A questão da fome em tempos de pandemia

Enviada em 13/09/2021

Segundo a Constituição Federal de 1988, a qual está em vigor até os dias atuais, todos os cidadãos têm direito à alimentação adequada. Em contrapartida, no que se diz respeito à realidade enfrentada pelos brasileiros, nota-se que, inaceitavelmente, a existência da fome e a sua intensificação pela pandemia da COVID-19. Sob essa perspectiva, é crucial ressaltar como principais causas da adversidade a negligência governamental e a desigualdade social.

Em primeira análise, evidencia-se o obstáculo que é a desconsideração do Estado na efetividade dos direitos constitucionais. Nesse viés, Gilberto Dimenstein, escritor e jornalista, aborda em seu livro, “O Cidadão de Papel”, a necessidade da atuação prática da Constituição visando atingir toda a população e suas camadas sociais. Logo, há o agravamento da fome, já presente, no contexto de uma crise pandêmica.

Ademais, é inegável que os indivíduos que mais carecem de renda na sociedade sofram ainda mais os efeitos socioeconômicos trazidos pelas circunstâncias epidemológicas. Posto isso, de acordo com dados do G1, houve um aumento de cerca de 67% de preço de alimentos báscios - como arroz, soja e feijão, dificultando o consumo de sustento e acentuando a fome em grande escala.

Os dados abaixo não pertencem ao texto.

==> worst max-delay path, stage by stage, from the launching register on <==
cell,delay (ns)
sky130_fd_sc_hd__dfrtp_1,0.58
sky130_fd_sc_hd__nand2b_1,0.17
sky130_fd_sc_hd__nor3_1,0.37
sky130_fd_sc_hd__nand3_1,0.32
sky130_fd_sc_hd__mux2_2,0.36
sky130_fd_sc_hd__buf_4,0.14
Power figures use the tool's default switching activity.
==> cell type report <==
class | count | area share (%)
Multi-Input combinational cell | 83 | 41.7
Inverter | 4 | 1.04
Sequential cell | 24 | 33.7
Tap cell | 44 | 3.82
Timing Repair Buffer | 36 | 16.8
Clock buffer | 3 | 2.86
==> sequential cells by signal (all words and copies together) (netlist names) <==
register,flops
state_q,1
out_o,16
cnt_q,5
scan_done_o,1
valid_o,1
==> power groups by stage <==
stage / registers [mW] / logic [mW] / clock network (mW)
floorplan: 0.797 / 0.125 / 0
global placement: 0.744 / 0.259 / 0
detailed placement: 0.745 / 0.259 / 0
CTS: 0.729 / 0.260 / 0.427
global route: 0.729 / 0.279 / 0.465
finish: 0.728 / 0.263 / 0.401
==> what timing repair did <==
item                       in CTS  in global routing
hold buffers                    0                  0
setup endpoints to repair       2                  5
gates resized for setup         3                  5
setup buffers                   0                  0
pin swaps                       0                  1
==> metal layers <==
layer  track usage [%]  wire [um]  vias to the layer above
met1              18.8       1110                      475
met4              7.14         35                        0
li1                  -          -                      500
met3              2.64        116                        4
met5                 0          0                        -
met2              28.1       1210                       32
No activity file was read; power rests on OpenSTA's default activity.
[config.mk]
export PLATFORM = sky130hd
export DESIGN_NAME = hazard_fwd_ctrl
export DESIGN_NICKNAME = d
export VERILOG_FILES = /design/src/rtl/hazard_fwd_ctrl.sv
export SDC_FILE = /design/constraint.sdc
export NUM_CORES = 1
export LEC_CHECK = 0
export ABC_CLOCK_PERIOD_IN_PS = 1900
export BUFFER_PORTS_ARGS = -buffer_cell sky130_fd_sc_hd__clkbuf_2
export CAP_MARGIN = 20
export CORE_MARGIN = 1
export CORE_UTILIZATION = 53
export DETAILED_ROUTE_END_ITERATION = 8
export PLACE_DENSITY = 0.74
export REMOVE_ABC_BUFFERS = 1
export SLEW_MARGIN = 20
export SYNTH_ARGS = -nofsm -noshare
export SYNTH_HDL_FRONTEND = slang
export SYNTH_SLANG_ARGS = --single-unit
[constraint.sdc]
create_clock -name clk -period 1.9 [get_ports clk]
set_input_delay 0.38 -clock clk [delete_from_list [all_inputs] [get_ports clk]]
set_output_delay 0.38 -clock clk [all_outputs]
set_load 0.02 [all_outputs]
## config.mk

```make
export PLATFORM = sky130hd
export DESIGN_NAME = mem_arbiter
export DESIGN_NICKNAME = d
export VERILOG_FILES = /design/src/rtl/mem_arbiter.sv
export SDC_FILE = /design/constraint.sdc
export NUM_CORES = 1
export LEC_CHECK = 0
export ABC_AREA = 1
export CAP_MARGIN = 20
export CORE_AREA = 2 2 215 217
export DETAILED_ROUTE_END_ITERATION = 16
export DIE_AREA = 0 0 217 219
export HOLD_SLACK_MARGIN = 0.02
export SETUP_SLACK_MARGIN = 0.05
export SKIP_CTS_REPAIR_TIMING = 1
export SLEW_MARGIN = 20
export SYNTH_ARGS = -nofsm -noshare
export SYNTH_HDL_FRONTEND = slang
export SYNTH_SLANG_ARGS = --single-unit
```

## constraint.sdc

```tcl
create_clock -name clk -period 1.9 [get_ports clk]
set_input_delay 0.38 -clock clk [delete_from_list [all_inputs] [get_ports clk]]
set_output_delay 0.38 -clock clk [all_outputs]
set_load 0.005 [all_outputs]
```

## src/rtl/mem_arbiter.sv

```systemverilog
// -----------------------------------------------------------------------------
// mem_arbiter
//
// Serialises instruction-cache line fills and data-cache loads/stores onto a
// single main-memory request port. Each access is issued as a one-cycle
// mem_req pulse. The arbiter then waits for mem_response_valid, or declares the
// fill lost after TIMEOUT_CYCLES wait cycles. The returned line is flagged
// valid only for the client that owns the outstanding access.
//
// Ports
//   clk, reset            clock, synchronous active-high reset
//   ic_req / ic_addr      icache fill request (level, held until ic_fill_valid)
//   ic_fill_data/_valid   line returned to icache (valid is a one-cycle pulse)
//   dc_req / dc_store / dc_store_word / dc_addr / dc_store_data
//                         dcache request (level, held until fill_valid or
//                         store_done); store_word=0 means a byte store
//   dc_fill_data/_valid   line returned to dcache (valid is a one-cycle pulse)
//   dc_store_done         one-cycle pulse when a store is committed
//   mem_req, mem_store, mem_store_word, mem_address, mem_evict_data
//                         request port towards memory
//   mem_fill_data, mem_response_valid
//                         response port from memory
//   timeout_err           sticky flag, set when a fill is declared lost
// -----------------------------------------------------------------------------
module mem_arbiter #(
  parameter int FILL_DATA_WIDTH = 128,
  parameter int ADDRESS_WIDTH   = 32,
  parameter int WORD_WIDTH      = 32,
  parameter int TIMEOUT_CYCLES  = 64
) (
  input  logic                       clk,
  input  logic                       reset,
  // icache client
  input  logic                       ic_req,
  input  logic [ADDRESS_WIDTH-1:0]   ic_addr,
  output logic [FILL_DATA_WIDTH-1:0] ic_fill_data,
  output logic                       ic_fill_valid,
  // dcache client
  input  logic                       dc_req,
  input  logic                       dc_store,
  input  logic                       dc_store_word,
  input  logic [ADDRESS_WIDTH-1:0]   dc_addr,
  input  logic [WORD_WIDTH-1:0]      dc_store_data,
  output logic [FILL_DATA_WIDTH-1:0] dc_fill_data,
  output logic                       dc_fill_valid,
  output logic                       dc_store_done,
  // memory port
  output logic                       mem_req,
  output logic                       mem_store,
  output logic                       mem_store_word,
  output logic [ADDRESS_WIDTH-1:0]   mem_address,
  output logic [WORD_WIDTH-1:0]      mem_evict_data,
  input  logic [FILL_DATA_WIDTH-1:0] mem_fill_data,
  input  logic                       mem_response_valid,
  // status
  output logic                       timeout_err
);

  localparam int CNT_W = $clog2(TIMEOUT_CYCLES + 1);

  typedef enum logic [1:0] {
    S_IDLE,
    S_ISSUE,
    S_WAIT
  } state_e;

  typedef enum logic {
    OWN_IC,
    OWN_DC
  } owner_e;

  state_e                   state_q, state_d;
  owner_e                   owner_q, owner_d;
  owner_e                   last_grant_q, last_grant_d;
  logic [ADDRESS_WIDTH-1:0] addr_q, addr_d;
  logic                     store_q, store_d;
  logic                     store_word_q, store_word_d;
  logic [WORD_WIDTH-1:0]    data_q, data_d;
  logic [CNT_W-1:0]         cnt_q, cnt_d;
  logic                     timeout_err_q, timeout_err_d;

  logic grant_dc;
  logic fill_fire;   // owner's fill completes this cycle
  logic fill_lost;   // ...and it completes because of the timeout
  logic store_fire;

  // ---------------------------------------------------------------------------
  // Next-state and pulse logic
  // ---------------------------------------------------------------------------
  always_comb begin
    // NOTE: every signal assigned in this block gets a default first, so no
    // path through the case statement can infer a latch.
    state_d       = state_q;
    owner_d       = owner_q;
    last_grant_d  = last_grant_q;
    addr_d        = addr_q;
    store_d       = store_q;
    store_word_d  = store_word_q;
    data_d        = data_q;
    cnt_d         = cnt_q;
    timeout_err_d = timeout_err_q;
    grant_dc      = 1'b0;
    fill_fire     = 1'b0;
    fill_lost     = 1'b0;
    store_fire    = 1'b0;

    unique case (state_q)
      S_IDLE: begin
        if (ic_req || dc_req) begin
          if (ic_req && dc_req) begin
            // Conflict: favour the client that did not win the previous
            // conflict. Uncontested grants leave last_grant untouched.
            grant_dc     = (last_grant_q == OWN_IC);
            last_grant_d = grant_dc ? OWN_DC : OWN_IC;
          end else begin
            grant_dc = dc_req;
          end

          if (grant_dc) begin
            owner_d      = OWN_DC;
            addr_d       = dc_addr;
            store_d      = dc_store;
            store_word_d = dc_store_word;
            data_d       = dc_store_data;
          end else begin
            // The icache only ever fills.
            owner_d      = OWN_IC;
            addr_d       = ic_addr;
            store_d      = 1'b0;
            store_word_d = 1'b0;
            data_d       = '0;
          end
          state_d = S_ISSUE;
        end
      end

      S_ISSUE: begin
        if (store_q) begin
          // The write commits with this mem_req pulse; nothing comes back.
          store_fire = 1'b1;
          state_d    = S_IDLE;
        end else begin
          cnt_d   = '0;
          state_d = S_WAIT;
        end
      end

      S_WAIT: begin
        cnt_d = cnt_q + CNT_W'(1);
        if (mem_response_valid) begin
          fill_fire = 1'b1;
          state_d   = S_IDLE;
        end else if (cnt_q == CNT_W'(TIMEOUT_CYCLES - 1)) begin
          fill_fire     = 1'b1;
          fill_lost     = 1'b1;
          timeout_err_d = 1'b1;
          state_d       = S_IDLE;
        end
      end

      default: state_d = S_IDLE;
    endcase
  end

  // ---------------------------------------------------------------------------
  // State registers
  // ---------------------------------------------------------------------------
  always_ff @(posedge clk) begin
    // NOTE: sequential state is updated with non-blocking assignments so every
    // register samples the values from before this edge.
    if (reset) begin
      state_q       <= S_IDLE;
      owner_q       <= OWN_IC;
      last_grant_q  <= OWN_IC;
      addr_q        <= '0;
      store_q       <= 1'b0;
      store_word_q  <= 1'b0;
      data_q        <= '0;
      cnt_q         <= '0;
      timeout_err_q <= 1'b0;
    end else begin
      state_q       <= state_d;
      owner_q       <= owner_d;
      last_grant_q  <= last_grant_d;
      addr_q        <= addr_d;
      store_q       <= store_d;
      store_word_q  <= store_word_d;
      data_q        <= data_d;
      cnt_q         <= cnt_d;
      timeout_err_q <= timeout_err_d;
    end
  end

  // ---------------------------------------------------------------------------
  // Outputs
  // ---------------------------------------------------------------------------
  assign mem_req        = (state_q == S_ISSUE);
  assign mem_store      = store_q;
  assign mem_store_word = store_word_q;
  assign mem_address    = addr_q;
  assign mem_evict_data = data_q;

  assign ic_fill_valid  = fill_fire && (owner_q == OWN_IC);
  assign dc_fill_valid  = fill_fire && (owner_q == OWN_DC);
  assign dc_store_done  = store_fire;

  // A lost fill hands its owner an all-zero line instead of whatever happens
  // to be on the memory data bus.
  assign ic_fill_data   = (fill_lost && (owner_q == OWN_IC)) ? '0 : mem_fill_data;
  assign dc_fill_data   = (fill_lost && (owner_q == OWN_DC)) ? '0 : mem_fill_data;

  assign timeout_err    = timeout_err_q;

endmodule

```
==> config.mk <==
export PLATFORM = sky130hd
export DESIGN_NAME = dac_spi_writer
export DESIGN_NICKNAME = d
export VERILOG_FILES = /design/src/rtl/dac_spi_writer.sv
export SDC_FILE = /design/constraint.sdc
export NUM_CORES = 1
export LEC_CHECK = 0
export CORE_UTILIZATION = 48
export DETAILED_ROUTE_END_ITERATION = 7
export GPL_TIMING_DRIVEN = 0
export PLACE_DENSITY = 0.73
export SYNTH_ARGS = -nofsm -noshare
export SYNTH_HDL_FRONTEND = slang
export SYNTH_SLANG_ARGS = --single-unit
==> constraint.sdc <==
create_clock -name clk -period 2.88 [get_ports clk]
set_clock_uncertainty 0.1 [all_clocks]
set_input_delay 0.576 -clock clk [delete_from_list [all_inputs] [get_ports clk]]
set_output_delay 0.576 -clock clk [all_outputs]
set_load 0.05 [all_outputs]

Portanto, é mister que o Estado tome providências para amenizar o quadro atual. Para isso, urge que o Governo garanta, através de programas sociais, distribuição de renda, possibilitando, assim, o maior poder de compra dos indivíduos menos favorecidos. Além disso, é de extrema importância que ONGS estimulem programas de distribuição de alimentos para atender a parcela da população que carece com urgência. Somente assim, será capaz de combater a questão da fome nos tempos de pandemia.